WHAT THE EXERCISE ASKS:
Below are several records. Retype exactly those lines running from the one with "-- afterwards: timing" through the one with "set clk [get_ports", end lines included, and no others.

EXERCISE DATA:

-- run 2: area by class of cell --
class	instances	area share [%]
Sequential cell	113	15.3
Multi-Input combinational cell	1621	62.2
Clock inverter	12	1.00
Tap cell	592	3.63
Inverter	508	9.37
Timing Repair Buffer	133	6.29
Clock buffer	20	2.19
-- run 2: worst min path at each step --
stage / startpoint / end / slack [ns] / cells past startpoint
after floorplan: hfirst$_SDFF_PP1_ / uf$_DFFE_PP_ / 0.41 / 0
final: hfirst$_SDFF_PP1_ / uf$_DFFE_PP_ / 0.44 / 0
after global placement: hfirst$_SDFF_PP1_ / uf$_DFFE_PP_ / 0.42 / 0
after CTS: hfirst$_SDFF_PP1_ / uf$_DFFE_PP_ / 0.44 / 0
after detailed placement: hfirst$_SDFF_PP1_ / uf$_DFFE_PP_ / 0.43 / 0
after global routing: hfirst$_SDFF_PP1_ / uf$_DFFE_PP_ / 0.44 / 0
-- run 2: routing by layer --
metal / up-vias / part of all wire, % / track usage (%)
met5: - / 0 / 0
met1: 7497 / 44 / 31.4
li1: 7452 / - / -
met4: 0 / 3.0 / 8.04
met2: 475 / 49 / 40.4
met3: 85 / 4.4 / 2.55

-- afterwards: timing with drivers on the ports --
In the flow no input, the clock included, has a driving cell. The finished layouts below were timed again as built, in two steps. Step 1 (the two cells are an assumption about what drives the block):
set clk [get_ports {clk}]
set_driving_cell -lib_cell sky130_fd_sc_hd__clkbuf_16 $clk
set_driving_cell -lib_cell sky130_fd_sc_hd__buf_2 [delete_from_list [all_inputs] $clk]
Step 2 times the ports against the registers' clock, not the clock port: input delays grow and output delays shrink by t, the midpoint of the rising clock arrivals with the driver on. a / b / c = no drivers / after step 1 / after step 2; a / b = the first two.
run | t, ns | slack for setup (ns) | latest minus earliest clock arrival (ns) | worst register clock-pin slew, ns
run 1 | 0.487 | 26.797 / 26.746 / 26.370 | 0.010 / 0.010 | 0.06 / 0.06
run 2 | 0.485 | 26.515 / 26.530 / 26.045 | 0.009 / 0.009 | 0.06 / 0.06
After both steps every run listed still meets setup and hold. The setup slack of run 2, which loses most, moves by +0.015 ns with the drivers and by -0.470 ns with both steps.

ANSWER BOX:
-- afterwards: timing with drivers on the ports --
In the flow no input, the clock included, has a driving cell. The finished layouts below were timed again as built, in two steps. Step 1 (the two cells are an assumption about what drives the block):
set clk [get_ports {clk}]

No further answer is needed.